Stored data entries
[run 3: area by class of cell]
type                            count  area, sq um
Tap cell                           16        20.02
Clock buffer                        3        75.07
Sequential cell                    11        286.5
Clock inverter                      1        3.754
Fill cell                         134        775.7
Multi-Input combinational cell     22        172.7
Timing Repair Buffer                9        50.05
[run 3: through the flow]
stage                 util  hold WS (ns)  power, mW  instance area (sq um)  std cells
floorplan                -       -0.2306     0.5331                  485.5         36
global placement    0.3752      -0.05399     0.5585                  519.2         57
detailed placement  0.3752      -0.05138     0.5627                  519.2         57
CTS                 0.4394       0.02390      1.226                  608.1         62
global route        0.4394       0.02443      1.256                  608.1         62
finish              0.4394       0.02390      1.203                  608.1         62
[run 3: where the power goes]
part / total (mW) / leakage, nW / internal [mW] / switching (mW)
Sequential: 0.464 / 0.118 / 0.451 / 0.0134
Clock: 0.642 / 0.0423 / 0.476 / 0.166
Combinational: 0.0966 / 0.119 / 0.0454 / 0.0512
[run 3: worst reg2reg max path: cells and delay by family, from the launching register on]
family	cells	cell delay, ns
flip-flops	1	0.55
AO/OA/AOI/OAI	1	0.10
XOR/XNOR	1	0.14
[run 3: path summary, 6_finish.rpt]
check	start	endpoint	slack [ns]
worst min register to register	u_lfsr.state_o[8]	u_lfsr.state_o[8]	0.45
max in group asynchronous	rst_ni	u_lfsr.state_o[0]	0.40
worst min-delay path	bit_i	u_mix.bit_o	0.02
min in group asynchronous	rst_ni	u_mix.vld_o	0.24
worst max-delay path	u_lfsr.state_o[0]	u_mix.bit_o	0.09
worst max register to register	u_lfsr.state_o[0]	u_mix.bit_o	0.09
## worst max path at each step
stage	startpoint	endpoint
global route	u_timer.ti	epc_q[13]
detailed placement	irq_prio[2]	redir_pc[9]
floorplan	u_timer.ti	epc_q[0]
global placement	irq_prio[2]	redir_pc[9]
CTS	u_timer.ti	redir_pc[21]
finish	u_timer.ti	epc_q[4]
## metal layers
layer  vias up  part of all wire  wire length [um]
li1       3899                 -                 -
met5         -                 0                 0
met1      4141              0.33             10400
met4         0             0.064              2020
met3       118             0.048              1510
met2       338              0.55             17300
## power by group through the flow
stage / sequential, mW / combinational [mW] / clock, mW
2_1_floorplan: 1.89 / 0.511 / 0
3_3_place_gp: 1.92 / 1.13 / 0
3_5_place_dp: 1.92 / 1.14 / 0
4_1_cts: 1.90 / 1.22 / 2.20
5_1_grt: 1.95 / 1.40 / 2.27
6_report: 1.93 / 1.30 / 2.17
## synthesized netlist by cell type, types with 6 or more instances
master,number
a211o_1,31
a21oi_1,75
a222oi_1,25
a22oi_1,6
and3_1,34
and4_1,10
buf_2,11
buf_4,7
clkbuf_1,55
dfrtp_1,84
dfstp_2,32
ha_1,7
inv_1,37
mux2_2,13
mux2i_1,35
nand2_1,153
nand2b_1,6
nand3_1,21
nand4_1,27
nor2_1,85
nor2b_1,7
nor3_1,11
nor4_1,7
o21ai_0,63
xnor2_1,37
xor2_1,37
--- src/rtl/win_watchdog.sv ---
module win_watchdog #(
  parameter int CW        = 24,
  parameter int PULSE     = 16,
  parameter int DEF_OPEN  = 1638,
  parameter int DEF_CLOSE = 3277
) (
  input  logic          wd_clk,
  input  logic          wd_rst_n,
  input  logic          kick_in,
  input  logic          halt_in,
  input  logic          enable,
  input  logic          cfg_load,
  input  logic [CW-1:0] cfg_open,
  input  logic [CW-1:0] cfg_close,
  output logic          wd_reset,
  output logic [1:0]    fault_cause,
  output logic          cfg_error
);
  localparam int PW = $clog2(PULSE + 1);
  localparam logic [1:0] CAUSE_NONE  = 2'b00;
  localparam logic [1:0] CAUSE_EARLY = 2'b01;
  localparam logic [1:0] CAUSE_LATE  = 2'b10;

  logic [2:0]    kick_s;
  logic [1:0]    halt_s;
  logic          en_q;
  logic [CW-1:0] cnt, lim_open, lim_close;
  logic [PW-1:0] left;
  logic          trip;
  logic [1:0]    trip_code;

  wire kick_evt = kick_s[1] & ~kick_s[2];
  wire halted   = halt_s[1];

  always_ff @(posedge wd_clk or negedge wd_rst_n)
    if (!wd_rst_n) begin
      kick_s <= '0;
      halt_s <= '0;
    end else begin
      kick_s <= {kick_s[1:0], kick_in};
      halt_s <= {halt_s[0], halt_in};
    end

  always_comb begin
    trip      = 1'b0;
    trip_code = CAUSE_NONE;
    if (!halted) begin
      if (kick_evt) begin
        if (cnt < lim_open) begin
          trip = 1'b1;  trip_code = CAUSE_EARLY;
        end else if (cnt > lim_close) begin
          trip = 1'b1;  trip_code = CAUSE_LATE;
        end
      end else if (cnt >= lim_close) begin
        trip = 1'b1;  trip_code = CAUSE_LATE;
      end
    end
  end

  always_ff @(posedge wd_clk or negedge wd_rst_n)
    if (!wd_rst_n) begin
      lim_open  <= CW'(DEF_OPEN);
      lim_close <= CW'(DEF_CLOSE);
      cfg_error <= 1'b0;
    end else if (cfg_load) begin
      if (cfg_open < cfg_close) begin
        lim_open  <= cfg_open;
        lim_close <= cfg_close;
        cfg_error <= 1'b0;
      end else begin
        cfg_error <= 1'b1;
      end
    end

  always_ff @(posedge wd_clk or negedge wd_rst_n)
    if (!wd_rst_n) begin
      en_q        <= 1'b0;
      cnt         <= '0;
      left        <= '0;
      wd_reset    <= 1'b0;
      fault_cause <= CAUSE_NONE;
    end else begin
      en_q <= enable;
      if (!enable) begin
        cnt      <= '0;
        left     <= '0;
        wd_reset <= 1'b0;
      end else begin
        if (!en_q) fault_cause <= CAUSE_NONE;
        if (wd_reset) begin
          cnt <= '0;
          if (left == '0) wd_reset <= 1'b0;
          else            left     <= left - 1'b1;
        end else if (trip) begin
          wd_reset    <= 1'b1;
          left        <= PW'(PULSE - 1);
          fault_cause <= trip_code;
          cnt         <= '0;
        end else if (!halted) begin
          cnt <= kick_evt ? '0 : cnt + 1'b1;
        end
      end
    end
endmodule
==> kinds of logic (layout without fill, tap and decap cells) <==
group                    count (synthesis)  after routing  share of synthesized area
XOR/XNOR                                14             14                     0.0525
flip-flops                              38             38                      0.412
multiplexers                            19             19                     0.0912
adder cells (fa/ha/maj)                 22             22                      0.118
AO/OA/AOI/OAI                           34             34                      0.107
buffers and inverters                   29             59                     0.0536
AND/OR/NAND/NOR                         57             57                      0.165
<file path="src/rtl/hsmon_pkg.sv">
package hsmon_pkg;
  localparam int NCH   = 5;
  localparam int IX_AW = 0;
  localparam int IX_W  = 1;
  localparam int IX_B  = 2;
  localparam int IX_AR = 3;
  localparam int IX_R  = 4;

  // strobes from control to datapath, one cycle each
  typedef struct packed {
    logic [NCH-1:0] drop;   // VALID fell while still pending
    logic [NCH-1:0] stall;  // VALID high, READY low this cycle
    logic           awAdd;  // address handshake
    logic           wAdd;   // final data beat handshake
    logic           bTake;  // response handshake
    logic           bSeen;  // response offered
  } strobe_t;
endpackage

</file>
<file path="src/rtl/hsmon_ctrl.sv">
module hsmon_ctrl
  import hsmon_pkg::*;
(
  input  logic           clk,
  input  logic           rstN,
  input  logic [NCH-1:0] valid,
  input  logic [NCH-1:0] ready,
  input  logic           wLast,
  output strobe_t        strb
);
  logic [NCH-1:0] pendQ;
  logic [NCH-1:0] fire;

  assign fire = valid & ready;

  always_ff @(posedge clk) begin
    if (!rstN) pendQ <= '0;
    else       pendQ <= valid & ~ready;
  end

  always_comb begin
    strb.drop  = pendQ & ~valid;
    strb.stall = valid & ~ready;
    strb.awAdd = fire[IX_AW];
    strb.wAdd  = fire[IX_W] & wLast;
    strb.bTake = fire[IX_B];
    strb.bSeen = valid[IX_B];
  end
endmodule

</file>
<file path="src/rtl/hsmon_pendcnt.sv">
module hsmon_pendcnt #(
  parameter int CNT_W = 4
) (
  input  logic clk,
  input  logic rstN,
  input  logic inc,
  input  logic dec,
  output logic empty,
  output logic ovf
);
  localparam logic [CNT_W-1:0] CNT_MAX = {CNT_W{1'b1}};

  logic [CNT_W-1:0] cnt;
  logic             decOk;

  assign empty = (cnt == '0);
  assign decOk = dec && !empty;
  assign ovf   = inc && !decOk && (cnt == CNT_MAX);

  always_ff @(posedge clk) begin
    if (!rstN) begin
      cnt <= '0;
    end else begin
      unique case ({inc, decOk})
        2'b10:   if (cnt != CNT_MAX) cnt <= cnt + 1'b1;
        2'b01:   cnt <= cnt - 1'b1;
        default: cnt <= cnt;
      endcase
    end
  end
endmodule

</file>
<file path="src/rtl/hsmon_dp.sv">
module hsmon_dp
  import hsmon_pkg::*;
#(
  parameter int CNT_W   = 4,
  parameter int STALL_W = 16
) (
  input  logic               clk,
  input  logic               rstN,
  input  logic               clearErr,
  input  logic [STALL_W-1:0] stallLimit,
  input  strobe_t            strb,
  output logic [NCH-1:0]     dropErr,
  output logic               earlyRespErr,
  output logic [NCH-1:0]     stallFlag,
  output logic               overflowErr
);
  localparam logic [STALL_W-1:0] STALL_MAX = {STALL_W{1'b1}};

  logic awEmpty, wEmpty, awOvf, wOvf;
  logic keep;

  assign keep = ~clearErr;

  hsmon_pendcnt #(.CNT_W(CNT_W)) u_awCnt (
    .clk(clk), .rstN(rstN), .inc(strb.awAdd), .dec(strb.bTake),
    .empty(awEmpty), .ovf(awOvf)
  );

  hsmon_pendcnt #(.CNT_W(CNT_W)) u_wCnt (
    .clk(clk), .rstN(rstN), .inc(strb.wAdd), .dec(strb.bTake),
    .empty(wEmpty), .ovf(wOvf)
  );

  always_ff @(posedge clk) begin
    if (!rstN) begin
      dropErr      <= '0;
      earlyRespErr <= 1'b0;
      overflowErr  <= 1'b0;
    end else begin
      dropErr      <= (dropErr & {NCH{keep}}) | strb.drop;
      earlyRespErr <= (earlyRespErr & keep) | (strb.bSeen & (awEmpty | wEmpty));
      overflowErr  <= (overflowErr & keep) | awOvf | wOvf;
    end
  end

  for (genvar c = 0; c < NCH; c++) begin : g_stall
    logic [STALL_W-1:0] runLen;
    logic               hit;

    assign hit = strb.stall[c] && (runLen >= stallLimit);

    always_ff @(posedge clk) begin
      if (!rstN) begin
        runLen       <= '0;
        stallFlag[c] <= 1'b0;
      end else begin
        if (!strb.stall[c])          runLen <= '0;
        else if (runLen != STALL_MAX) runLen <= runLen + 1'b1;
        stallFlag[c] <= (stallFlag[c] & keep) | hit;
      end
    end
  end
endmodule

</file>
<file path="src/rtl/hs_dep_monitor.sv">
module hs_dep_monitor
  import hsmon_pkg::*;
#(
  parameter int CNT_W   = 4,
  parameter int STALL_W = 16
) (
  input  logic               clk,
  input  logic               rstN,
  input  logic               clearErr,
  input  logic [STALL_W-1:0] stallLimit,
  input  logic               awValid,
  input  logic               awReady,
  input  logic               wValid,
  input  logic               wReady,
  input  logic               wLast,
  input  logic               bValid,
  input  logic               bReady,
  input  logic               arValid,
  input  logic               arReady,
  input  logic               rValid,
  input  logic               rReady,
  output logic [4:0]         dropErr,
  output logic               earlyRespErr,
  output logic [4:0]         stallFlag,
  output logic               overflowErr,
  output logic               anyErr
);
  logic [NCH-1:0] validV, readyV;
  strobe_t        strb;

  assign validV = {rValid, arValid, bValid, wValid, awValid};
  assign readyV = {rReady, arReady, bReady, wReady, awReady};

  hsmon_ctrl u_ctrl (
    .clk(clk), .rstN(rstN), .valid(validV), .ready(readyV),
    .wLast(wLast), .strb(strb)
  );

  hsmon_dp #(.CNT_W(CNT_W), .STALL_W(STALL_W)) u_dp (
    .clk(clk), .rstN(rstN), .clearErr(clearErr), .stallLimit(stallLimit),
    .strb(strb), .dropErr(dropErr), .earlyRespErr(earlyRespErr),
    .stallFlag(stallFlag), .overflowErr(overflowErr)
  );

  assign anyErr = (|dropErr) | (|stallFlag) | earlyRespErr | overflowErr;
endmodule

</file>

AIM OF THE EXERCISE
Say how many lines in the records hold the string "flip". Give no other words.

TASK OUTPUT
2